What you will do » Among the entries, find the lines with the string "about" and copy them.
::: Source material :::
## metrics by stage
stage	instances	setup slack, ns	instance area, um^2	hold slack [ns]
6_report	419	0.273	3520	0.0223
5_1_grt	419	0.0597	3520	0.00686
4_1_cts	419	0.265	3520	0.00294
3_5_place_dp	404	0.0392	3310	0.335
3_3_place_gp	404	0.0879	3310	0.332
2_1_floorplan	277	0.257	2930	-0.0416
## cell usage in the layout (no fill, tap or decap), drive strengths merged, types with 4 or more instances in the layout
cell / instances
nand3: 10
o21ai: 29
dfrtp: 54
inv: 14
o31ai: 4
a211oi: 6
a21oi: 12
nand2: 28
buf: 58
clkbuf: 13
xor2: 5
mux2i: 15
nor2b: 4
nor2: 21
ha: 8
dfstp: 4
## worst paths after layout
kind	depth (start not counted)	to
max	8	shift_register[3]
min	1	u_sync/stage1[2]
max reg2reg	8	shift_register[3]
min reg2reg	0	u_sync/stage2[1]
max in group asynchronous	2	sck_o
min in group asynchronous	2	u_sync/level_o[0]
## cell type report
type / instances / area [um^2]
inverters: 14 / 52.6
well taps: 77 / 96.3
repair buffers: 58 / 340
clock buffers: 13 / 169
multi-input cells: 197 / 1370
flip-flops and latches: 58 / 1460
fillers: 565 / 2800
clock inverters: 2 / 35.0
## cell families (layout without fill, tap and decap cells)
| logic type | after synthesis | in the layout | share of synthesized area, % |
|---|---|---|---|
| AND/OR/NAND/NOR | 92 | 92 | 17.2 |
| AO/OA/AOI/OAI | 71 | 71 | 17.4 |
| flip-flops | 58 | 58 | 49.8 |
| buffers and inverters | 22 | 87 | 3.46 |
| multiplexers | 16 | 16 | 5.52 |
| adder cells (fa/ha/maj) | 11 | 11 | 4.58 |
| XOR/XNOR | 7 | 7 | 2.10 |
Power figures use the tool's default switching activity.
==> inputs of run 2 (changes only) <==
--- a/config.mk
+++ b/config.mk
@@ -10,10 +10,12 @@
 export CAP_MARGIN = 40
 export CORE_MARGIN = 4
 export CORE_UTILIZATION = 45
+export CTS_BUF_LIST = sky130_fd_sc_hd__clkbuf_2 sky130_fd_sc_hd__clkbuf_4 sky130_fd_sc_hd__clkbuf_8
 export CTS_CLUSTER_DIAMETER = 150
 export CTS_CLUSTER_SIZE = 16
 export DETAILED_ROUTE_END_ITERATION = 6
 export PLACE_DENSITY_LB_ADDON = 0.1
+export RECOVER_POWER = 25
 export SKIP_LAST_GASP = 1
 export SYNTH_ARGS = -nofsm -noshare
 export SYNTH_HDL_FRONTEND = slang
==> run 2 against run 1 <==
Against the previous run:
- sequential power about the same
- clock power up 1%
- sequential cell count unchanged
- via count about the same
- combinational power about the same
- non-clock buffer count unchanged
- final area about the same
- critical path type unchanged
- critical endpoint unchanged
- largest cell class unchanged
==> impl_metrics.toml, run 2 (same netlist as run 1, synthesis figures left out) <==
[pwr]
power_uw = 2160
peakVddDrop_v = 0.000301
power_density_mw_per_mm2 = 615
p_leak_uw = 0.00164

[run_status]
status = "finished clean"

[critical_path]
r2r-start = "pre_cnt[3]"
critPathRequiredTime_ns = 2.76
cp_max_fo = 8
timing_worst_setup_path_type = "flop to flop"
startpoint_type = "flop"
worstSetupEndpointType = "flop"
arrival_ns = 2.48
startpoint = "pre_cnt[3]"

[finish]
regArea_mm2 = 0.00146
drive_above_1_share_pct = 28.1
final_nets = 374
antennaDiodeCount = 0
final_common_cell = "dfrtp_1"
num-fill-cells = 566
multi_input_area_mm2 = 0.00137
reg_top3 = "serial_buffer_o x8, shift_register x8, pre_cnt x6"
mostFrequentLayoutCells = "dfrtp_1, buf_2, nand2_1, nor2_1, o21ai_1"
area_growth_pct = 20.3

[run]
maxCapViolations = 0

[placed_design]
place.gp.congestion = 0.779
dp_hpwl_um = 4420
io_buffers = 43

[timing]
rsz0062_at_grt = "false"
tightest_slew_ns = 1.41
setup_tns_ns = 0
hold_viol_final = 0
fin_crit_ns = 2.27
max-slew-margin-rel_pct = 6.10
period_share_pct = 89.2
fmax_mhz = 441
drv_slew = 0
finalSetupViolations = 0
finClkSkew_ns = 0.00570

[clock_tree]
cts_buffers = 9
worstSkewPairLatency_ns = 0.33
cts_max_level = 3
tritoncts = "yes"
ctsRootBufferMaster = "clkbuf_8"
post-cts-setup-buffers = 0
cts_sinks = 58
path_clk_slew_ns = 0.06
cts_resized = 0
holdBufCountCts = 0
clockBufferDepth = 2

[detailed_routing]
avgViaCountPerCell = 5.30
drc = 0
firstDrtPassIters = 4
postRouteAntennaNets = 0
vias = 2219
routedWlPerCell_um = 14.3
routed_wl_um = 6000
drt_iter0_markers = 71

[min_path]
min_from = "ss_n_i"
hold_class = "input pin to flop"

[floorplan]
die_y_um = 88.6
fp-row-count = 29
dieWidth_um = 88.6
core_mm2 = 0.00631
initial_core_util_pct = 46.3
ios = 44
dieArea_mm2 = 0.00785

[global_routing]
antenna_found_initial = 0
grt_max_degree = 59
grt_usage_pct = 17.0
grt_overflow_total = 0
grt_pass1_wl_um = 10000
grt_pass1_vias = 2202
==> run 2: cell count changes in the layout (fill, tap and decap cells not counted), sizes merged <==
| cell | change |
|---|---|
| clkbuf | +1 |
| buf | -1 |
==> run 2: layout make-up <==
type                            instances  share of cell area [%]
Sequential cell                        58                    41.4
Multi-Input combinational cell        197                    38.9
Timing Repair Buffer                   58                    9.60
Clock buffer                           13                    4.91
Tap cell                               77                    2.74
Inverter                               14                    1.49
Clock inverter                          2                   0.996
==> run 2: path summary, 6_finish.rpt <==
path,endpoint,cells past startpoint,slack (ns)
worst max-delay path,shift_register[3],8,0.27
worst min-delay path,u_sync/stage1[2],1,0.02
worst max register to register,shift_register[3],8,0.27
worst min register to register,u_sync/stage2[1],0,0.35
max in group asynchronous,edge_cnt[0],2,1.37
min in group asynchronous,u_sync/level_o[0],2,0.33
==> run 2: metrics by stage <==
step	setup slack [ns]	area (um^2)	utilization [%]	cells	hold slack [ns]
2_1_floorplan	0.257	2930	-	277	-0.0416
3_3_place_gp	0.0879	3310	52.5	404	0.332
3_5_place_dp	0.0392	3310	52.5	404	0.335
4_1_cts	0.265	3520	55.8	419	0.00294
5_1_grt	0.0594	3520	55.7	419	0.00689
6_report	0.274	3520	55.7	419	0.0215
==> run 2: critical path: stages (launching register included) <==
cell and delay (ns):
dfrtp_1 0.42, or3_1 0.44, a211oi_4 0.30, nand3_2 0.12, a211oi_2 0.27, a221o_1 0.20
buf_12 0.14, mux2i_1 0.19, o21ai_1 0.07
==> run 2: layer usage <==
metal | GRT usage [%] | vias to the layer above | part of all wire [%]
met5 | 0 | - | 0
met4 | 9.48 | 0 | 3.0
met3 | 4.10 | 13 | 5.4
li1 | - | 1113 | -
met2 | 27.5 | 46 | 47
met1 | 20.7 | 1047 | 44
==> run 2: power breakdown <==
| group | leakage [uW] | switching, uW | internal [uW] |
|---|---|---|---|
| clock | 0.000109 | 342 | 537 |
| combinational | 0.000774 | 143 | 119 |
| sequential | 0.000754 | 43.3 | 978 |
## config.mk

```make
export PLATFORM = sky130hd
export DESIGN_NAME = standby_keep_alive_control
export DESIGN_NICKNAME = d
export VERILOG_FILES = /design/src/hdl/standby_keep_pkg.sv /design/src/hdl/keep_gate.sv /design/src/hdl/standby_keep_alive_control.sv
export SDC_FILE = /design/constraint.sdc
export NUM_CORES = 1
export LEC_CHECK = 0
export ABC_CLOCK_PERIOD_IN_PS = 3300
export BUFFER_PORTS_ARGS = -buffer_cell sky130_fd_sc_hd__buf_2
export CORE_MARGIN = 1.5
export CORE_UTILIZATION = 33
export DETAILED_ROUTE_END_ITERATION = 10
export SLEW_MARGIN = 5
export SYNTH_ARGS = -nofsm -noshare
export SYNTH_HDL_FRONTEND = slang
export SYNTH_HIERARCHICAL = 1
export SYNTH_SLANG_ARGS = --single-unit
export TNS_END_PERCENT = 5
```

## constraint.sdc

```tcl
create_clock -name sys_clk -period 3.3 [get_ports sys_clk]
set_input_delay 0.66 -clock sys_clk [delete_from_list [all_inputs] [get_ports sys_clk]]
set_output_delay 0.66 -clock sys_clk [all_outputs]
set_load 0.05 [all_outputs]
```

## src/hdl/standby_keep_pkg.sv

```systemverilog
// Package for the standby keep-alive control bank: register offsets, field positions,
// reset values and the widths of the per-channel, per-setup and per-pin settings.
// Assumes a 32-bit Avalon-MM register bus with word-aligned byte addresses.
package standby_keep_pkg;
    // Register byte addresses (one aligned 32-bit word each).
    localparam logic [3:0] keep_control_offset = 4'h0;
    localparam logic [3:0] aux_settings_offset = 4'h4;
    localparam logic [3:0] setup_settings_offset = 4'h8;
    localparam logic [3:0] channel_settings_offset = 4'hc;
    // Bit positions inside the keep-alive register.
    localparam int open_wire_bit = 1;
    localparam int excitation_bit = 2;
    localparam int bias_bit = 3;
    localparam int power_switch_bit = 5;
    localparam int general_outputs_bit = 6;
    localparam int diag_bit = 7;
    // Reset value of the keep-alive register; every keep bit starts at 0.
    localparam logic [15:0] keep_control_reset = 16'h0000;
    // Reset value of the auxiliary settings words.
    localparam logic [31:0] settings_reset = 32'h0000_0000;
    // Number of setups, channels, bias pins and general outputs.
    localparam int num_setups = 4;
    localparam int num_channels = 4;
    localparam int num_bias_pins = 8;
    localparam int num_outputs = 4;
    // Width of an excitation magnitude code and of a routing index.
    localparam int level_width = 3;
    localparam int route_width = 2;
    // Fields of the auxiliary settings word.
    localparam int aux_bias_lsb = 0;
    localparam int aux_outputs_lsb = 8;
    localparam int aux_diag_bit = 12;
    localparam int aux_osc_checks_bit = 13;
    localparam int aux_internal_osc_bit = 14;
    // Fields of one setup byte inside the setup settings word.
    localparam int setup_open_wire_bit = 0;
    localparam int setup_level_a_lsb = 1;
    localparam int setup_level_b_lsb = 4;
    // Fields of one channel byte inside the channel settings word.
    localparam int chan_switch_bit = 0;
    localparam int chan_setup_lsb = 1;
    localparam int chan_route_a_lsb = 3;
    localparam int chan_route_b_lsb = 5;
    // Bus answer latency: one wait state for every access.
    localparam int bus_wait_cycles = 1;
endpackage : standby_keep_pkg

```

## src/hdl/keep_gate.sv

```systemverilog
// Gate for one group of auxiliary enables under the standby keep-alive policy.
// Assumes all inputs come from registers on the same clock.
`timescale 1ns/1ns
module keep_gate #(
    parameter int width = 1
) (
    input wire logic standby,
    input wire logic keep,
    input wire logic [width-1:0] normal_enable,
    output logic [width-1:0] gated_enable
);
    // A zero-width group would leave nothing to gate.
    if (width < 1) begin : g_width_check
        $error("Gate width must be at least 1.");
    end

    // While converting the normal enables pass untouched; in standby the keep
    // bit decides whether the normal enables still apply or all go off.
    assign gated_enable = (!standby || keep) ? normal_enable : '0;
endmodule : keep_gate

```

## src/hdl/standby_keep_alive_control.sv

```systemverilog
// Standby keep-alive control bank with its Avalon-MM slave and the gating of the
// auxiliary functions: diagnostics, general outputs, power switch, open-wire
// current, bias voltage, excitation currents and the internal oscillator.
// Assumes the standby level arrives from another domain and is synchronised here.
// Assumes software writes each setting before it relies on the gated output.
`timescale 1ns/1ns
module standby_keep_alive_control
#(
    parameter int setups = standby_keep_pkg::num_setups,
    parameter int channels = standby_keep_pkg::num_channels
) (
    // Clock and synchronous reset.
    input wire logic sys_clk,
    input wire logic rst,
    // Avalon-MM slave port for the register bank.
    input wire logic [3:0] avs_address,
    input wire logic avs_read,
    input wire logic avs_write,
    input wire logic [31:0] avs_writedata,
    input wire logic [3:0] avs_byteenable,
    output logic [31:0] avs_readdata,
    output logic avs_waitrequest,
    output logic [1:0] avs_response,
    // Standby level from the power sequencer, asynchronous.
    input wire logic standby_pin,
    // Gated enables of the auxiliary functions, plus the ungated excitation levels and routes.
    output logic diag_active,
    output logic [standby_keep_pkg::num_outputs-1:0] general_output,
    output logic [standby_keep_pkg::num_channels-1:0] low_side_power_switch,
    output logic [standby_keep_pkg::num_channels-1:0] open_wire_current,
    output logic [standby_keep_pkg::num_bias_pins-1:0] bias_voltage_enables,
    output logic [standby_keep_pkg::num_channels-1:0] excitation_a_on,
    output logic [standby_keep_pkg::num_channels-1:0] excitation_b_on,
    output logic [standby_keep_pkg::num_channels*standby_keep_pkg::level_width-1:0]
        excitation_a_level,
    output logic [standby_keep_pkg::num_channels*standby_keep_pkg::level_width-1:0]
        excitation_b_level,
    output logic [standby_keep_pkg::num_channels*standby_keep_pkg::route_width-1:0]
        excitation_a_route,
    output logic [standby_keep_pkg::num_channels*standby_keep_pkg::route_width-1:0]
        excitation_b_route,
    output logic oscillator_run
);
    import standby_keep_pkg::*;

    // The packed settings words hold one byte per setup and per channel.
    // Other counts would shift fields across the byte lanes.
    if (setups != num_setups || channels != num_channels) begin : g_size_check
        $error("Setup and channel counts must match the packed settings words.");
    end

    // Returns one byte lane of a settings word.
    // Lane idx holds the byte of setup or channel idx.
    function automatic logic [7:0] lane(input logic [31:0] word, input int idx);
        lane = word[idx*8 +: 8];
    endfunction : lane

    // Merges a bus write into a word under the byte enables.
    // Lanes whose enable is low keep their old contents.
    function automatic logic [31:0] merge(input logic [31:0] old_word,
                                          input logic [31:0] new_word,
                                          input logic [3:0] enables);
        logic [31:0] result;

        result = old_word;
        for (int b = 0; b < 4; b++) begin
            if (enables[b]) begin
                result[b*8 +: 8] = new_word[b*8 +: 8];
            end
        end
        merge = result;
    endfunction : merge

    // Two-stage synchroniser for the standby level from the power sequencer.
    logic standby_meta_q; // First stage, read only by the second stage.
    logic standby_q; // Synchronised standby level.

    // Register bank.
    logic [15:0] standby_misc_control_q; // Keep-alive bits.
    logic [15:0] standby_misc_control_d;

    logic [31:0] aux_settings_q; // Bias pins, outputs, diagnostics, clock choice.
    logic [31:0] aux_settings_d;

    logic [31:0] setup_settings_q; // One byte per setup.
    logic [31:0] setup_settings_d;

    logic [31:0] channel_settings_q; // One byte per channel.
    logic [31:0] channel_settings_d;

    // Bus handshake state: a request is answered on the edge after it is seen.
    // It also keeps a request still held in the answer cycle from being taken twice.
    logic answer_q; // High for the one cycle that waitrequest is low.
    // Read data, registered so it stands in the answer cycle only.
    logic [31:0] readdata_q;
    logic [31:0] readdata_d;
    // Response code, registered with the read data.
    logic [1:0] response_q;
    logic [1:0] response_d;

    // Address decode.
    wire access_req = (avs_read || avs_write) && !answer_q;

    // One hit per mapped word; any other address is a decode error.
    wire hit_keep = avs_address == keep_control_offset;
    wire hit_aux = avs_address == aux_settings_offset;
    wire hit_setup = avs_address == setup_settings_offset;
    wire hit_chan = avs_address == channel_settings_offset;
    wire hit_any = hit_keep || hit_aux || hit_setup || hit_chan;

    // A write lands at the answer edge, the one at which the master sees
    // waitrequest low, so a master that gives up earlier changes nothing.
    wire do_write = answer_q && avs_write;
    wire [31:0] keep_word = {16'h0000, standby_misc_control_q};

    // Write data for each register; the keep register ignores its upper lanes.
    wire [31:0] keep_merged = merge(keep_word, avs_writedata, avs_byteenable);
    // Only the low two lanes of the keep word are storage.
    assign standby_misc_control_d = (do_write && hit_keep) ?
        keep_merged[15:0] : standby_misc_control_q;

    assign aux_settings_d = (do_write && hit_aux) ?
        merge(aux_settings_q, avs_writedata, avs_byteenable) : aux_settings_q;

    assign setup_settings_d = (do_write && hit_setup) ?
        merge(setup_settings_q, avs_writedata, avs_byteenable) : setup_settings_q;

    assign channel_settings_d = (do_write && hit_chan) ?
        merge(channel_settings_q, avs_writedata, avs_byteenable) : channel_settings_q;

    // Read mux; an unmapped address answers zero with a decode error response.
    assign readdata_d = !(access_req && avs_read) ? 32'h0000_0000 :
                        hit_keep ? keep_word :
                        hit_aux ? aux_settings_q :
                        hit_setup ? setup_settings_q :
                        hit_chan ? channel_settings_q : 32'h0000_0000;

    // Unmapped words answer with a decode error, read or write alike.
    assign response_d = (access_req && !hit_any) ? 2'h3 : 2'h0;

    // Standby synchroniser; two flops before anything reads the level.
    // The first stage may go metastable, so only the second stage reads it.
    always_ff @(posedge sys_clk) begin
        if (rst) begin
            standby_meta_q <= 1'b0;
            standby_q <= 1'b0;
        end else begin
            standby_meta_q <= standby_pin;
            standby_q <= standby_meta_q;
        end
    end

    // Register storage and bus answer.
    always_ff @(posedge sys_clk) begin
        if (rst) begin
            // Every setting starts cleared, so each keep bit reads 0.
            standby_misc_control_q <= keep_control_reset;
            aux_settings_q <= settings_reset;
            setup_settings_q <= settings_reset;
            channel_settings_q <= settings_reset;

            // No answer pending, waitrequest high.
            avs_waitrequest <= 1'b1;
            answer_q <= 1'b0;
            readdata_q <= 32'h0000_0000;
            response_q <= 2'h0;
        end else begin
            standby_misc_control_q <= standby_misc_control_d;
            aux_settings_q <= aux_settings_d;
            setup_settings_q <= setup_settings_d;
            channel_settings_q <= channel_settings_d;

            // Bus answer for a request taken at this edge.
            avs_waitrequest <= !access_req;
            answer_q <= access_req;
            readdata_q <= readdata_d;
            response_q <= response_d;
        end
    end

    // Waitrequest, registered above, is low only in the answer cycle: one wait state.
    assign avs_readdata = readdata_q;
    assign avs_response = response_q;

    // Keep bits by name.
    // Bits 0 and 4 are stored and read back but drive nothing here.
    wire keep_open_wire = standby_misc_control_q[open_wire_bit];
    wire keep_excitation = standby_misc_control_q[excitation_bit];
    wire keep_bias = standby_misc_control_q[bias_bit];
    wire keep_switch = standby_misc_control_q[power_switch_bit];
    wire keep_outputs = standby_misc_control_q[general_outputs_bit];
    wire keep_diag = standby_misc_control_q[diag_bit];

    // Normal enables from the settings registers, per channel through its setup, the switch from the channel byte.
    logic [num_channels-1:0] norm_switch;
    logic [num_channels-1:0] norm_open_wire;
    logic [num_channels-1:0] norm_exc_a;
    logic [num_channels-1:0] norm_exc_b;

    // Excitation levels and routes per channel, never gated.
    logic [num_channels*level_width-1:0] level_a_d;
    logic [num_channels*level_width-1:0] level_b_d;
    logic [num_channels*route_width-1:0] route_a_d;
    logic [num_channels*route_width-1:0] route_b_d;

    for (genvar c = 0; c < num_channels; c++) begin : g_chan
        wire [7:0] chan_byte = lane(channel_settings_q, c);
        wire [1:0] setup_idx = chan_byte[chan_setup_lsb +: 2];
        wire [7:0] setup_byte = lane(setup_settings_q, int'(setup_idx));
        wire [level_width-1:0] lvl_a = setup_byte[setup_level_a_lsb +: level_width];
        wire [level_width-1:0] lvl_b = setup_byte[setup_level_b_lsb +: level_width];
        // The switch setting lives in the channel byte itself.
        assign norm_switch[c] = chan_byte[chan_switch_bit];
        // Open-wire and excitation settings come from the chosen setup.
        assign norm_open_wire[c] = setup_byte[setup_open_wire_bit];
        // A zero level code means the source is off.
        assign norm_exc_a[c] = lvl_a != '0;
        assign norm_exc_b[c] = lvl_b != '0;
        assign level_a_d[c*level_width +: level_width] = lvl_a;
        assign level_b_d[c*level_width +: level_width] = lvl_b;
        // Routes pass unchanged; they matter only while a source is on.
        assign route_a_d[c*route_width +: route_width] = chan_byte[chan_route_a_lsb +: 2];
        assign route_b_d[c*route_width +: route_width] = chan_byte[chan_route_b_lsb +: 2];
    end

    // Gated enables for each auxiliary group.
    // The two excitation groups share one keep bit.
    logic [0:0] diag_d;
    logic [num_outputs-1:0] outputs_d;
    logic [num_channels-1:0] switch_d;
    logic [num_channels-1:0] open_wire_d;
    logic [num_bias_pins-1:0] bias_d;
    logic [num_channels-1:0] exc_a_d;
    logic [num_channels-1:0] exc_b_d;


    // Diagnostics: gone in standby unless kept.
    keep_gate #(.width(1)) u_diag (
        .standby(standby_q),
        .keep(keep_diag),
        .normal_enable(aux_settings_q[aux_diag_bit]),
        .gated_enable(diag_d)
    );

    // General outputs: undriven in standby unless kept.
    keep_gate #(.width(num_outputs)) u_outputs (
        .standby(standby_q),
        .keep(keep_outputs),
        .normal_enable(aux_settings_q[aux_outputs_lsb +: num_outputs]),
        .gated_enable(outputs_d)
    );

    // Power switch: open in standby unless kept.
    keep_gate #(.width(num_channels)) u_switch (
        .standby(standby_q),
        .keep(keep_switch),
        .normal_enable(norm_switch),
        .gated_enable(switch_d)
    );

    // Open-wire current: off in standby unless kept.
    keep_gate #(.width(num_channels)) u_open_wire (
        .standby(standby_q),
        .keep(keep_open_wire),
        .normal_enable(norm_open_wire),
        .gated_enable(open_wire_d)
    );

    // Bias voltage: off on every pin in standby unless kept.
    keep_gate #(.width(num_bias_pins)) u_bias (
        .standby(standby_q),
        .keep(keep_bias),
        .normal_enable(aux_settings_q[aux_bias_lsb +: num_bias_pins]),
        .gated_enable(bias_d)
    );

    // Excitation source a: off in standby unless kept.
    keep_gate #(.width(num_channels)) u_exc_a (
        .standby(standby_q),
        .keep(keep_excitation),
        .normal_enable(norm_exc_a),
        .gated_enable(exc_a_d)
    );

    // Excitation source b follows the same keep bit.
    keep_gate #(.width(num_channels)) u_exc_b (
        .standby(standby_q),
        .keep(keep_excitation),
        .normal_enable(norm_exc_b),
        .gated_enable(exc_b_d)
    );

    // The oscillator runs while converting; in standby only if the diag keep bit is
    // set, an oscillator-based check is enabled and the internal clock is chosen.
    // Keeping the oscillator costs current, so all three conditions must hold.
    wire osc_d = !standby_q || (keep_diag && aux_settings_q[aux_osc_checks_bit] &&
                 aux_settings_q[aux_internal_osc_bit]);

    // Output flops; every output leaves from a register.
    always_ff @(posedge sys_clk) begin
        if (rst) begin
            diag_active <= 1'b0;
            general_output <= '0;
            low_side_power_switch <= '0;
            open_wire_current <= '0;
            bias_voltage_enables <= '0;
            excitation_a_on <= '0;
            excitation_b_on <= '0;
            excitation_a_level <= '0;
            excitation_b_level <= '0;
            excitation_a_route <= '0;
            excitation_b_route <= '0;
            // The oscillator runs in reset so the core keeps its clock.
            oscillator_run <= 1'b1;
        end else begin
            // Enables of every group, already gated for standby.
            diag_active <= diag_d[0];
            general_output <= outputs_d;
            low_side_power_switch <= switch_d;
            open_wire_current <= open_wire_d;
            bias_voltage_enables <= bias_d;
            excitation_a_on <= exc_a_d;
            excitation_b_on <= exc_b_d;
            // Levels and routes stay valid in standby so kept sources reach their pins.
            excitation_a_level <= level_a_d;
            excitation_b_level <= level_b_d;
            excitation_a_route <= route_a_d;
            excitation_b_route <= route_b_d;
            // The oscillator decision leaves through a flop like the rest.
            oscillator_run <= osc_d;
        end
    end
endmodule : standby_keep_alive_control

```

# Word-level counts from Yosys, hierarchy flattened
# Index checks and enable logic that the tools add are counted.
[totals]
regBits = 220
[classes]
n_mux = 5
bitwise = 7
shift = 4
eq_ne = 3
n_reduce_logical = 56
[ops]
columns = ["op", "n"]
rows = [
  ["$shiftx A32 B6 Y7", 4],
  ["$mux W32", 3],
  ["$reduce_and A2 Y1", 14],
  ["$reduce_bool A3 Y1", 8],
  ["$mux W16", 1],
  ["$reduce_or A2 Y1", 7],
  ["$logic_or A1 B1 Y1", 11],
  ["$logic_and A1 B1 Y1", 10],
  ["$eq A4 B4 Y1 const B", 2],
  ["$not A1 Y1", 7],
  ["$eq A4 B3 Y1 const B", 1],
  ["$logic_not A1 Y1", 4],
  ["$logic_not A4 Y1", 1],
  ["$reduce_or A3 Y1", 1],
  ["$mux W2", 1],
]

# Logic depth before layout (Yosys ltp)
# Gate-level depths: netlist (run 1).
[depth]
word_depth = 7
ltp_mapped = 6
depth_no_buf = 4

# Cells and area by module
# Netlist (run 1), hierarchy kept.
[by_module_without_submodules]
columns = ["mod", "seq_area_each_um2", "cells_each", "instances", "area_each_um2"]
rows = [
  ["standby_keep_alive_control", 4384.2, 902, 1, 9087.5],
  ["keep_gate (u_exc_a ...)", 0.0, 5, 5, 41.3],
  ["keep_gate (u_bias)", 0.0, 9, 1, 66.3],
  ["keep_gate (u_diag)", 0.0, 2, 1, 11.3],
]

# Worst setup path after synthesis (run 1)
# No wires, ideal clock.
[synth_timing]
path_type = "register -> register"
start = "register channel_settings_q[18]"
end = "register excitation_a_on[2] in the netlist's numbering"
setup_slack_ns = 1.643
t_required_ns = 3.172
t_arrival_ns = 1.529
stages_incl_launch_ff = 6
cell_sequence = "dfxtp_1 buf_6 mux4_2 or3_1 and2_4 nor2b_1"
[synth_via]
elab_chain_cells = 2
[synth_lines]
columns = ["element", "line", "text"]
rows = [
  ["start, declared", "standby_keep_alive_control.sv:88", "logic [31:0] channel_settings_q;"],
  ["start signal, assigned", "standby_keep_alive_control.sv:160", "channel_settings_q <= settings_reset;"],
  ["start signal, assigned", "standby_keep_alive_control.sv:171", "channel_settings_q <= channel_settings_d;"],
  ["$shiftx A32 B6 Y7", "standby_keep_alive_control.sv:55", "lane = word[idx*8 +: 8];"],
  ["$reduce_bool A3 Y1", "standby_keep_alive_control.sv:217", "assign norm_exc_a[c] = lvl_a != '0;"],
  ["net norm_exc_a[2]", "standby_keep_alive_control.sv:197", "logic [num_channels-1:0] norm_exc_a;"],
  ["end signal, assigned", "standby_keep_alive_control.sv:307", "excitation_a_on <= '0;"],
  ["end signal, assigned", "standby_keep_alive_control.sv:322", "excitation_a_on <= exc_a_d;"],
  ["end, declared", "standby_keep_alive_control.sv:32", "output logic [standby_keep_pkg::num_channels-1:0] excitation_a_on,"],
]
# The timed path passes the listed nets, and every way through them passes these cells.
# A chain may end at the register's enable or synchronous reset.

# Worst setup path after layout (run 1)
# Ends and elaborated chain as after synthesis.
:::
Answer below »
- sequential power about the same
- via count about the same
- combinational power about the same
- final area about the same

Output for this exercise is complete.